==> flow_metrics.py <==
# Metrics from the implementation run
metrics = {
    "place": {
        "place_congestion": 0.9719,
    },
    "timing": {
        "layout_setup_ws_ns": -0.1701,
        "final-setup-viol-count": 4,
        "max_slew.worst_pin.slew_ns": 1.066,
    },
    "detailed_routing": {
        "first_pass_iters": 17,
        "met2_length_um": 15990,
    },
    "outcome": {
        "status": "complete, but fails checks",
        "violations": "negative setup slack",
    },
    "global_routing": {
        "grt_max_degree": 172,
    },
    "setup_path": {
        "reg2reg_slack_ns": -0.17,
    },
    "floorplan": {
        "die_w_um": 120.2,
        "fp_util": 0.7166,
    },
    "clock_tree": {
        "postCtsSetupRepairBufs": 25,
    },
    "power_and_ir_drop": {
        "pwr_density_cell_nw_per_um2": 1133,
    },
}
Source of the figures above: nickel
==> design/flow/run.sh <==
#!/bin/bash
# the make line also repeats each setting of config.mk as NAME=value (left out here)
make -C /OpenROAD-flow-scripts/flow DESIGN_CONFIG=/design/flow/config.mk WORK_HOME=/design/flow/orfs CLKGATE_MAP_FILE= finish
==> design/flow/config.mk <==
export PLATFORM = sky130hd
export DESIGN_NAME = EX
export DESIGN_NICKNAME = EX
export VERILOG_FILES = /design/flow/design.v
export SDC_FILE = /design/flow/constraint.sdc
export NUM_CORES = 4
export LEC_CHECK = 0
export CAP_MARGIN = 40
export CELL_PAD_IN_SITES_GLOBAL_PLACEMENT = 0
export CORE_ASPECT_RATIO = 0.5
export CORE_MARGIN = 5
export CORE_UTILIZATION = 58
export CTS_CLUSTER_DIAMETER = 292
export CTS_CLUSTER_SIZE = 52
export GPL_TIMING_DRIVEN = 1
export MAX_ROUTING_LAYER = met5
export PLACE_DENSITY = 0.42
export SETUP_SLACK_MARGIN = -0.52
export SLEW_MARGIN = 20
export TNS_END_PERCENT = 5
==> design/flow/constraint.sdc <==
create_clock -name core_clock -period 6.44 [get_ports {clk}]
set_input_delay 1.2880 -clock core_clock [delete_from_list [all_inputs] [get_ports {clk}]]
set_output_delay 1.2880 -clock core_clock [all_outputs]
set_load 0.01 [all_outputs]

----

Copy each entry above exactly, leaving nothing out.

==> flow_metrics.py <==
# Metrics from the implementation run
metrics = {
    "place": {
        "place_congestion": 0.9719,
    },
    "timing": {
        "layout_setup_ws_ns": -0.1701,
        "final-setup-viol-count": 4,
        "max_slew.worst_pin.slew_ns": 1.066,
    },
    "detailed_routing": {
        "first_pass_iters": 17,
        "met2_length_um": 15990,
    },
    "outcome": {
        "status": "complete, but fails checks",
        "violations": "negative setup slack",
    },
    "global_routing": {
        "grt_max_degree": 172,
    },
    "setup_path": {
        "reg2reg_slack_ns": -0.17,
    },
    "floorplan": {
        "die_w_um": 120.2,
        "fp_util": 0.7166,
    },
    "clock_tree": {
        "postCtsSetupRepairBufs": 25,
    },
    "power_and_ir_drop": {
        "pwr_density_cell_nw_per_um2": 1133,
    },
}
Source of the figures above: nickel
==> design/flow/run.sh <==
#!/bin/bash
# the make line also repeats each setting of config.mk as NAME=value (left out here)
make -C /OpenROAD-flow-scripts/flow DESIGN_CONFIG=/design/flow/config.mk WORK_HOME=/design/flow/orfs CLKGATE_MAP_FILE= finish
==> design/flow/config.mk <==
export PLATFORM = sky130hd
export DESIGN_NAME = EX
export DESIGN_NICKNAME = EX
export VERILOG_FILES = /design/flow/design.v
export SDC_FILE = /design/flow/constraint.sdc
export NUM_CORES = 4
export LEC_CHECK = 0
export CAP_MARGIN = 40
export CELL_PAD_IN_SITES_GLOBAL_PLACEMENT = 0
export CORE_ASPECT_RATIO = 0.5
export CORE_MARGIN = 5
export CORE_UTILIZATION = 58
export CTS_CLUSTER_DIAMETER = 292
export CTS_CLUSTER_SIZE = 52
export GPL_TIMING_DRIVEN = 1
export MAX_ROUTING_LAYER = met5
export PLACE_DENSITY = 0.42
export SETUP_SLACK_MARGIN = -0.52
export SLEW_MARGIN = 20
export TNS_END_PERCENT = 5
==> design/flow/constraint.sdc <==
create_clock -name core_clock -period 6.44 [get_ports {clk}]
set_input_delay 1.2880 -clock core_clock [delete_from_list [all_inputs] [get_ports {clk}]]
set_output_delay 1.2880 -clock core_clock [all_outputs]
set_load 0.01 [all_outputs]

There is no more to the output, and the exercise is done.